This weekend I decided to let go of the to-do lists and writing compulsion and, instead, potter around the house, watch films and have a cook-up. A sort of brain de-cluttering weekend after a few intense weeks at work.
I started with a long bath on Friday night accompanied by a whisky and soda followed by leftovers for dinner. Bertie and I then snuggled up (he definitely thinks the sofa is HIS bed) and watched the first episode of Homeland (a friend from work lent me the first series on DVD).
On Saturday I tested out a slow cooker that a dog-walking friend passed on to me. I started with a curried carrot and lentil soup. The recipe stated that it should be cooked on low for 4-5 hours. I have never used a slow cooker before so didn’t want to leave it on while I was out. Slow cookers really do require a lot of trust. What if the soup boiled dry and caught fire? What about Bertie? So it was only on for half an hour before I took myself off to see Testament of Youth, the fabulous film adapted from the First World War memoir by Vera Brittain. Do go and see it if you haven’t already.

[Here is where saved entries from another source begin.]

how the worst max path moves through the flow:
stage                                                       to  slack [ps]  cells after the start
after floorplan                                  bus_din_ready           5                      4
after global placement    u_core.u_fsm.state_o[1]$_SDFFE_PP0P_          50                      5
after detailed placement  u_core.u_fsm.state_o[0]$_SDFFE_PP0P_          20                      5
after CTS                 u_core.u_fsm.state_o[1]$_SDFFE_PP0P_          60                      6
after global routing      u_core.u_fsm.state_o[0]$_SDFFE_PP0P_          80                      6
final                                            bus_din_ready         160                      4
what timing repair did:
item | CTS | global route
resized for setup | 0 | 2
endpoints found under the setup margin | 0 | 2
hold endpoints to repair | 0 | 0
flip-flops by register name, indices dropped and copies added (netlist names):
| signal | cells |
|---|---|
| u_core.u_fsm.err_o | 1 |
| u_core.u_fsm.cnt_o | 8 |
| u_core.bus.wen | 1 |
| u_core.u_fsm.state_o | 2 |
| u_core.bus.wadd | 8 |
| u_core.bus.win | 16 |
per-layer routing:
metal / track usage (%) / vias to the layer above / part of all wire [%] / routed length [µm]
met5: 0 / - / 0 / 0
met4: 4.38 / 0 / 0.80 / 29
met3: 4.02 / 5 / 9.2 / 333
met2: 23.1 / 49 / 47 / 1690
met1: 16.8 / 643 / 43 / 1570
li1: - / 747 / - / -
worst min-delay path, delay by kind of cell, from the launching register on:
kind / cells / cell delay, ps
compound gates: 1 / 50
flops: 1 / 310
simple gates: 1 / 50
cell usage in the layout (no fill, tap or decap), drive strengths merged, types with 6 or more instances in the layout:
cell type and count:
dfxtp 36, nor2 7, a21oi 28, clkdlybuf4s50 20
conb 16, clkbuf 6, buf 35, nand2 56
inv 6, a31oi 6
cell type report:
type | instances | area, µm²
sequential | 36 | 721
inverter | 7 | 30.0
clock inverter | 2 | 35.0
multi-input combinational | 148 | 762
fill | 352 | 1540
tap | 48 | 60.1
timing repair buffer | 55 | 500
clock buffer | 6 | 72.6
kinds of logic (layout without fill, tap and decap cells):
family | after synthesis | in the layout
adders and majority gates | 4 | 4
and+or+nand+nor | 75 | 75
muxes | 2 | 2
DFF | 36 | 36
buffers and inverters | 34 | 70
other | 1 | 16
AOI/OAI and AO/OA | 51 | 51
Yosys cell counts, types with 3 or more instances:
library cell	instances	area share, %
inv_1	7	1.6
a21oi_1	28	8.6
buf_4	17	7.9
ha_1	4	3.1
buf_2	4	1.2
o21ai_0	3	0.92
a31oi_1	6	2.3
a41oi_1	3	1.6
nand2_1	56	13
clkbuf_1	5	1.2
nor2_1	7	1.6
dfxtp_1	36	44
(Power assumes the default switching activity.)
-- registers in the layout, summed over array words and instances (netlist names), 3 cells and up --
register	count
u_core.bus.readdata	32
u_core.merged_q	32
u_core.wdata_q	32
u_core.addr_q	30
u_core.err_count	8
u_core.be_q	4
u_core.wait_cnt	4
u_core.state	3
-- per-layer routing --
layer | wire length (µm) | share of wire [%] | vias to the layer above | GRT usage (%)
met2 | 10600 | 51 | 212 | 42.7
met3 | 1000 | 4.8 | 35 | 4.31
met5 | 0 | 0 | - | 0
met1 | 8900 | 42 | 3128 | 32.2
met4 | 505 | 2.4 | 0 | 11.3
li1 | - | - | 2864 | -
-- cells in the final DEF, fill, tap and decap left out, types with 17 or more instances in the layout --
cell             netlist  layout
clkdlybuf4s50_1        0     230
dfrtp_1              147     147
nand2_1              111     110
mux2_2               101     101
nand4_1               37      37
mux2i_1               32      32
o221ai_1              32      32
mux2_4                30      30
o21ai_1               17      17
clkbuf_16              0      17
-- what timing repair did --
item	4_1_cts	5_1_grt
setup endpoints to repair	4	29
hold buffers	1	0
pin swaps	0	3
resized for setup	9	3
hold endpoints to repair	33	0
**src/rtl/core_mem_arb_pkg.sv**
```systemverilog
`default_nettype none
// ============================================================================
// Module   : core_mem_arb_pkg
// Purpose  : Shared definitions for the unified memory-port arbiter: FSM state
//            encoding, requester (owner) encoding and a ceil-log2 helper.
// Ports    : none (package)
// Revision : 1.0 - initial release
// ============================================================================
package core_mem_arb_pkg;

   // Arbiter FSM states
   localparam logic [1:0] c_ST_IDLE  = 2'd0;
   localparam logic [1:0] c_ST_ISSUE = 2'd1;
   localparam logic [1:0] c_ST_WAIT  = 2'd2;
   localparam logic [1:0] c_ST_RESP  = 2'd3;

   // Requester that owns the in-flight access
   localparam logic c_OWN_IF  = 1'b0;
   localparam logic c_OWN_LSU = 1'b1;

   // Ceiling log2; returns 0 for values <= 1
   function automatic int clog2(input int value);
      int v;
      int r;
      r = 0;
      v = value - 1;
      while (v > 0) begin
         r = r + 1;
         v = v >> 1;
      end
      return r;
   endfunction

endpackage : core_mem_arb_pkg
`default_nettype wire

```
**src/rtl/core_mem_arb_sel.sv**
```systemverilog
`default_nettype none
// ============================================================================
// Module   : core_mem_arb_sel
// Purpose  : Combinational two-requester grant selector. Fixed LSU priority,
//            or round-robin against the last-granted owner when rr_mode is set.
// Ports    : if_req, lsu_req - request bits
//            last_own        - owner granted most recently
//            rr_mode         - 1 = round-robin, 0 = fixed LSU priority
//            grant           - selected owner (c_OWN_IF / c_OWN_LSU)
// Revision : 1.0 - initial release
// ============================================================================
module core_mem_arb_sel
   import core_mem_arb_pkg::*;
(
   input  logic if_req,
   input  logic lsu_req,
   input  logic last_own,
   input  logic rr_mode,
   output logic grant
);

   always_comb begin
      grant = c_OWN_IF;
      if (if_req && lsu_req) begin
         // Contention: round-robin favours whoever was not served last
         grant = rr_mode ? ~last_own : c_OWN_LSU;
      end else if (lsu_req) begin
         grant = c_OWN_LSU;
      end
   end

endmodule : core_mem_arb_sel
`default_nettype wire

```
**src/rtl/core_mem_arbiter.sv**
```systemverilog
`default_nettype none
// ============================================================================
// Module   : core_mem_arbiter
// Purpose  : Shares one single-ported memory between the instruction-fetch
//            (IF) and load/store (LSU) requesters, one access outstanding at a
//            time, with an optional per-access response timeout.
//            Build option: CORE_MEM_ARB_RR_EN selects round-robin arbitration
//            (default is fixed LSU priority).
// Ports    : CLK, RSTN (async, active-low)
//            if_*  / lsu_* - requester side: req/addr/wdata/wen in,
//                            ready (comb), rdata, rvld out
//            mem_* - memory side: en/addr/wdata/wen out, rdata/rvld in
//            err_timeout - one-cycle pulse when an access is aborted
// Revision : 1.0 - initial release
// ============================================================================
module core_mem_arbiter
   import core_mem_arb_pkg::*;
#(
   parameter int DATA_WIDTH     = 32,
   parameter int ADDR_WIDTH     = 32,
   parameter int BYTE_WIDTH     = 8,
   parameter int STRB_WIDTH     = DATA_WIDTH / BYTE_WIDTH,
   parameter int TIMEOUT_CYCLES = 64
) (
   input  logic                  CLK,
   input  logic                  RSTN,
   input  logic                  if_req,
   input  logic [ADDR_WIDTH-1:0] if_addr,
   input  logic [DATA_WIDTH-1:0] if_wdata,
   input  logic [STRB_WIDTH-1:0] if_wen,
   output logic                  if_ready,
   output logic [DATA_WIDTH-1:0] if_rdata,
   output logic                  if_rvld,
   input  logic                  lsu_req,
   input  logic [ADDR_WIDTH-1:0] lsu_addr,
   input  logic [DATA_WIDTH-1:0] lsu_wdata,
   input  logic [STRB_WIDTH-1:0] lsu_wen,
   output logic                  lsu_ready,
   output logic [DATA_WIDTH-1:0] lsu_rdata,
   output logic                  lsu_rvld,
   output logic                  mem_en,
   output logic [ADDR_WIDTH-1:0] mem_addr,
   output logic [DATA_WIDTH-1:0] mem_wdata,
   output logic [STRB_WIDTH-1:0] mem_wen,
   input  logic [DATA_WIDTH-1:0] mem_rdata,
   input  logic                  mem_rvld,
   output logic                  err_timeout
);

   logic [1:0]            r_state;
   logic                  r_owner;
   logic [ADDR_WIDTH-1:0] r_addr;
   logic [DATA_WIDTH-1:0] r_wdata;
   logic [STRB_WIDTH-1:0] r_wen;
   logic [DATA_WIDTH-1:0] r_if_rdata;
   logic [DATA_WIDTH-1:0] r_lsu_rdata;
   logic                  r_err;

   logic                  w_grant;
   logic                  w_last;
   logic                  w_rr_mode;
   logic                  w_idle;
   logic                  w_accept;
   logic                  w_to_hit;
   logic [DATA_WIDTH-1:0] w_resp_data;

   // ---------------------------------------------------------------- arbitration
`ifdef CORE_MEM_ARB_RR_EN
   logic r_last;

   always_ff @(posedge CLK or negedge RSTN) begin
      if (!RSTN) begin
         r_last <= c_OWN_IF;
      end else if (w_accept) begin
         r_last <= w_grant;
      end
   end

   assign w_last    = r_last;
   assign w_rr_mode = 1'b1;
`else
   assign w_last    = c_OWN_IF;
   assign w_rr_mode = 1'b0;
`endif

   core_mem_arb_sel u_sel (
      .if_req   (if_req),
      .lsu_req  (lsu_req),
      .last_own (w_last),
      .rr_mode  (w_rr_mode),
      .grant    (w_grant)
   );

   assign w_idle    = (r_state == c_ST_IDLE);
   assign if_ready  = w_idle && if_req  && (w_grant == c_OWN_IF);
   assign lsu_ready = w_idle && lsu_req && (w_grant == c_OWN_LSU);
   assign w_accept  = if_ready || lsu_ready;

   // ------------------------------------------------------------------- timeout
   generate
      if (TIMEOUT_CYCLES > 0) begin : g_timeout
         localparam int                 c_CNT_W    = clog2(TIMEOUT_CYCLES + 1);
         localparam logic [c_CNT_W-1:0] c_CNT_LAST = c_CNT_W'(TIMEOUT_CYCLES - 1);
         logic [c_CNT_W-1:0]            r_cnt;

         // Cleared during ISSUE so it reads 0 on the first WAIT cycle
         always_ff @(posedge CLK or negedge RSTN) begin
            if (!RSTN) begin
               r_cnt <= '0;
            end else if (r_state == c_ST_ISSUE) begin
               r_cnt <= '0;
            end else if (r_state == c_ST_WAIT) begin
               r_cnt <= r_cnt + 1'b1;
            end
         end

         assign w_to_hit = (r_state == c_ST_WAIT) && (r_cnt == c_CNT_LAST);
      end else begin : g_no_timeout
         assign w_to_hit = 1'b0;
      end
   endgenerate

   // An aborted access returns zero data to its owner
   assign w_resp_data = mem_rvld ? mem_rdata : '0;

   // ----------------------------------------------------------------------- FSM
   always_ff @(posedge CLK or negedge RSTN) begin
      if (!RSTN) begin
         r_state     <= c_ST_IDLE;
         r_owner     <= c_OWN_IF;
         r_addr      <= '0;
         r_wdata     <= '0;
         r_wen       <= '0;
         r_if_rdata  <= '0;
         r_lsu_rdata <= '0;
         r_err       <= 1'b0;
      end else begin
         r_err <= 1'b0;
         case (r_state)
            c_ST_IDLE: begin
               if (w_accept) begin
                  r_owner <= w_grant;
                  if (w_grant == c_OWN_LSU) begin
                     r_addr  <= lsu_addr;
                     r_wdata <= lsu_wdata;
                     r_wen   <= lsu_wen;
                  end else begin
                     r_addr  <= if_addr;
                     r_wdata <= if_wdata;
                     r_wen   <= if_wen;
                  end
                  r_state <= c_ST_ISSUE;
               end
            end
            c_ST_ISSUE: begin
               r_state <= c_ST_WAIT;
            end
            c_ST_WAIT: begin
               // A real response takes precedence over a same-cycle timeout
               if (mem_rvld || w_to_hit) begin
                  if (r_owner == c_OWN_LSU) begin
                     r_lsu_rdata <= w_resp_data;
                  end else begin
                     r_if_rdata <= w_resp_data;
                  end
                  r_err   <= !mem_rvld;
                  r_state <= c_ST_RESP;
               end
            end
            c_ST_RESP: begin
               r_state <= c_ST_IDLE;
            end
            default: begin
               r_state <= c_ST_IDLE;
            end
         endcase
      end
   end

   // -------------------------------------------------------------------- outputs
   assign mem_en      = (r_state == c_ST_ISSUE);
   assign mem_addr    = r_addr;
   assign mem_wdata   = r_wdata;
   assign mem_wen     = r_wen;
   assign if_rdata    = r_if_rdata;
   assign lsu_rdata   = r_lsu_rdata;
   assign if_rvld     = (r_state == c_ST_RESP) && (r_owner == c_OWN_IF);
   assign lsu_rvld    = (r_state == c_ST_RESP) && (r_owner == c_OWN_LSU);
   assign err_timeout = r_err;

endmodule : core_mem_arbiter
`default_nettype wire

```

When I got home I put the soup on for another couple of hours and watched with fascination as nothing seem to happen – not a single bubble, pop or squeak, but then the whole point of slow cookers is the, um, slowness. Assuming that the soup would eventually cook, I turned my attention to Sunday night’s dinner. With my brother and his wife overseas, I volunteered to cook for my niece and my two nephews. Now before I start on my tale, I should explain that my sister-in-law is a Cordon Bleu cook and produces the most amazing meals. My 21-year-old nephew is also a highly accomplished chef. No pressure there then…

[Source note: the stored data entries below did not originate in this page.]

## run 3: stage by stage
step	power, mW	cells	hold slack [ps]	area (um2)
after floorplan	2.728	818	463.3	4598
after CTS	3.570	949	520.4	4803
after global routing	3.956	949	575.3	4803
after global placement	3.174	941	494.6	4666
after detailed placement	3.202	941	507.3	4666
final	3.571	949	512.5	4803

I used to love cooking when I was a child and young adult. Starting with domestic science classes at school when I was eleven to dinner parties at university and then in my share houses and first flat, I was a reasonably good and keen cook. Although I still enjoy cooking, something seems to have been lost in translation.

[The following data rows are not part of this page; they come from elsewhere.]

**src/rtl/wave_capture_ctrl_if.sv**
```systemverilog
`default_nettype none
// +----------------------------------------------------------------------+
// | wave_capture_ctrl_if : capture-bank write port of the waveform RAM   |
// | Rev 1.0                                                              |
// +----------------------------------------------------------------------+
interface wave_capture_ctrl_if;
  logic       wr_en;
  logic [9:0] wr_addr;
  logic [7:0] wr_data;
  logic       wr_bank;
  logic       disp_bank;

  modport master (output wr_en, wr_addr, wr_data, wr_bank, disp_bank);
  modport slave  (input  wr_en, wr_addr, wr_data, wr_bank, disp_bank);
endinterface
`default_nettype wire

```
**src/rtl/wave_capture_ctrl.sv**
```systemverilog
`default_nettype none
// +----------------------------------------------------------------------+
// | wave_capture_ctrl : triggered, double-buffered waveform record ctrl  |
// | Rev 1.0                                                              |
// +----------------------------------------------------------------------+
module wave_capture_ctrl #(
  parameter int DEPTH   = 800,
  parameter int TIMEOUT = 2000000
) (
  input  logic                clk,
  input  logic                rst,
  input  logic [1:0]          key_out,
  input  logic [7:0]          wave,
  input  logic [7:0]          trig_level,
  input  logic [3:0]          decim,
  input  logic                auto_en,
  input  logic                frame_start,
  wave_capture_ctrl_if.master wr,
  output logic                running,
  output logic                busy,
  output logic                forced
);
  localparam int              TO_W      = $clog2(TIMEOUT + 1);
  localparam logic [TO_W-1:0] TO_LAST   = TO_W'(TIMEOUT - 1);
  localparam logic [9:0]      LAST_ADDR = 10'(DEPTH - 1);

  typedef enum logic [1:0] {
    IDLE      = 2'd0,
    WAIT_TRIG = 2'd1,
    CAPTURE   = 2'd2,
    DONE      = 2'd3
  } state_t;

  state_t          state_q;
  logic            running_q, busy_q, forced_q;
  logic            wr_en_q, wr_bank_q, prev_vld_q;
  logic [9:0]      wr_addr_q, idx_q;
  logic [7:0]      wr_data_q, prev_q;
  logic [3:0]      decim_q, div_q;
  logic [TO_W-1:0] to_q;

  logic running_d, arm, strobe, crossing, timed_out;

  assign running_d = running_q ^ key_out[0];
  assign arm       = key_out[1] & ~key_out[0];
  assign strobe    = (div_q == decim_q);
  // prev is only meaningful once a strobe has been seen in this arming,
  // otherwise a stale value from the last record could fake a crossing
  assign crossing  = strobe && prev_vld_q && (prev_q < trig_level) && (wave >= trig_level);
  assign timed_out = auto_en && (to_q == TO_LAST);

  always_ff @(posedge clk or posedge rst) begin
    if (rst) begin
      state_q    <= IDLE;
      running_q  <= 1'b0;
      busy_q     <= 1'b0;
      forced_q   <= 1'b0;
      wr_en_q    <= 1'b0;
      wr_bank_q  <= 1'b0;
      wr_addr_q  <= '0;
      wr_data_q  <= '0;
      idx_q      <= '0;
      prev_q     <= '0;
      prev_vld_q <= 1'b0;
      decim_q    <= '0;
      div_q      <= '0;
      to_q       <= '0;
    end else begin
      running_q <= running_d;
      wr_en_q   <= 1'b0;

      if (state_q == WAIT_TRIG || state_q == CAPTURE) begin
        div_q <= strobe ? 4'd0 : div_q + 4'd1;
        if (strobe) begin
          prev_q     <= wave;
          prev_vld_q <= 1'b1;
        end
      end

      case (state_q)
        IDLE: begin
          if (running_d || arm) begin
            state_q    <= WAIT_TRIG;
            busy_q     <= 1'b1;
            div_q      <= '0;
            decim_q    <= decim;
            to_q       <= '0;
            prev_vld_q <= 1'b0;
          end
        end

        WAIT_TRIG: begin
          if (to_q != TO_LAST) to_q <= to_q + TO_W'(1);
          if (running_q && !running_d) begin
            state_q <= IDLE;
            busy_q  <= 1'b0;
          end else if (crossing || timed_out) begin
            state_q   <= (LAST_ADDR == 10'd0) ? DONE : CAPTURE;
            forced_q  <= ~crossing;
            wr_en_q   <= 1'b1;
            wr_addr_q <= '0;
            wr_data_q <= wave;
            idx_q     <= 10'd1;
          end
        end

        CAPTURE: begin
          if (strobe) begin
            wr_en_q   <= 1'b1;
            wr_addr_q <= idx_q;
            wr_data_q <= wave;
            idx_q     <= idx_q + 10'd1;
            if (idx_q == LAST_ADDR) state_q <= DONE;
          end
        end

        DONE: begin
          // swapping only at frame start keeps a displayed frame whole
          if (frame_start) begin
            wr_bank_q <= ~wr_bank_q;
            if (running_d) begin
              state_q    <= WAIT_TRIG;
              div_q      <= '0;
              decim_q    <= decim;
              to_q       <= '0;
              prev_vld_q <= 1'b0;
            end else begin
              state_q <= IDLE;
              busy_q  <= 1'b0;
            end
          end
        end

        default: state_q <= IDLE;
      endcase
    end
  end

  assign wr.wr_en     = wr_en_q;
  assign wr.wr_addr   = wr_addr_q;
  assign wr.wr_data   = wr_data_q;
  assign wr.wr_bank   = wr_bank_q;
  assign wr.disp_bank = ~wr_bank_q;
  assign running      = running_q;
  assign busy         = busy_q;
  assign forced       = forced_q;
endmodule
`default_nettype wire

```
**src/flat_wrapper.sv**
```systemverilog
// flat-port wrapper written by rule: the top's interface ports become plain ports
module wave_capture_ctrl_flat 
#(
  parameter int DEPTH   = 800,
  parameter int TIMEOUT = 2000000
)
  (clk, rst, key_out, wave, trig_level, decim, auto_en, frame_start, running, busy, forced, wr_wr_en, wr_wr_addr, wr_wr_data, wr_wr_bank, wr_disp_bank);
  wave_capture_ctrl_if wr_i ();
  input  logic clk;
  input  logic rst;
  input  logic [1:0] key_out;
  input  logic [7:0] wave;
  input  logic [7:0] trig_level;
  input  logic [3:0] decim;
  input  logic auto_en;
  input  logic frame_start;
  output logic running;
  output logic busy;
  output logic forced;
  output wire logic [$bits(wr_i.wr_en)-1:0] wr_wr_en;
  output wire logic [$bits(wr_i.wr_addr)-1:0] wr_wr_addr;
  output wire logic [$bits(wr_i.wr_data)-1:0] wr_wr_data;
  output wire logic [$bits(wr_i.wr_bank)-1:0] wr_wr_bank;
  output wire logic [$bits(wr_i.disp_bank)-1:0] wr_disp_bank;
  assign wr_wr_en = wr_i.wr_en;
  assign wr_wr_addr = wr_i.wr_addr;
  assign wr_wr_data = wr_i.wr_data;
  assign wr_wr_bank = wr_i.wr_bank;
  assign wr_disp_bank = wr_i.disp_bank;
  wave_capture_ctrl #(.DEPTH(DEPTH), .TIMEOUT(TIMEOUT)) u_core (.clk(clk), .rst(rst), .key_out(key_out), .wave(wave), .trig_level(trig_level), .decim(decim), .auto_en(auto_en), .frame_start(frame_start), .wr(wr_i), .running(running), .busy(busy), .forced(forced));
endmodule
```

Anyway, a friend shared a Boeuf Bourguignon recipe with me, one she had downloaded from the SBS website and found to be easy and delicious. As a dish I could prepare in advance, it seemed perfect. Once I’d bought in a kilo of topside, a few leeks, shallots, a bottle of red wine, herbs, some carrots, celery and about 300g of speck and mushrooms, I was ready to go. So on Saturday night, in case the urge to write came upon me on Sunday (it didn’t), I sautéed the base of speck, thinly chopped carrots, celery, leek and onion.
Come Sunday afternoon all I had to do was brown the beef and add it to the vegetables with the wine, bring it to the boil and cook very slowly for 40 minutes. As the meat simmered, I started on the carrot puree, a special touch in this particular recipe which you stir in at the end, and on the fruit crumble. I had the meat on one ring, apples and frozen blackberries on another and the carrots on the back ring. My casserole pot is quite large and about ten minutes into the cooking, I noticed that it had knocked the gas knob up to high. I quickly lifted off the lid and brought the meat back to a simmer. But I fear the damage was already done as the meat was pretty damn tough and chewy when I tested it twenty minutes later. How could I feed the kids shoe leather?
In desperation I rang Ollie, the 21-year-old, and asked for his advice. He thought that I must have either over-cooked the meat when I browned it or during the actual cooking. I offered to run out and buy steaks – we could perhaps drain off some of the delicious bourguignon sauce to have with them – but they had had steak the night before. Ollie said there was some lamb in the fridge that needed cooking so he threw that into the top oven. I agreed to go down about and hour before we were due to eat and pop some baking potatoes in the oven.
I got the potatoes in just after 6pm – we planned to eat at 7pm – and then, keen to salvage my culinary credibility, dashed out to Woolworths and got some milk, a cauliflower and some cheese. I am proud to say – something had to work – that I produced a beautifully browned cauliflower cheese on the dot of seven. We also heated up the carrot puree and fried up the mushrooms. While the cauliflower cheese was in the oven, I got on with the rest of the crumble, rubbing the chilled unsalted butter into the mix of flour, almond meal and sugar (special low GI coconut sugar, if you please). Not only did it start to resemble dough rather quickly, I began to get pains in my wrists – too much typing, I say – so re-named the dish RSI crumble.
With a bit more flour and almond meal, the crumble turned out OK. Well more or less. We were laughing so much about how I’d never make Masterchef – the baked potatoes were a little undercooked and the carrot puree was on the bland side – that I forgot to time the crumble. The topping was a wee bit burnt, but salvageable, when I got it out of the oven but the apples were still a bit crunchy. How did that happen?! I did better than this in year 8! At this point we were all laughing hysterically. What we lacked in culinary precision, we gained in the most wonderful evening of belly laughing bonding. And I proved worthy of my nickname: Mad Aunt Lot-Lot.
Oh, and when I got the home the carrot soup was just about cooked!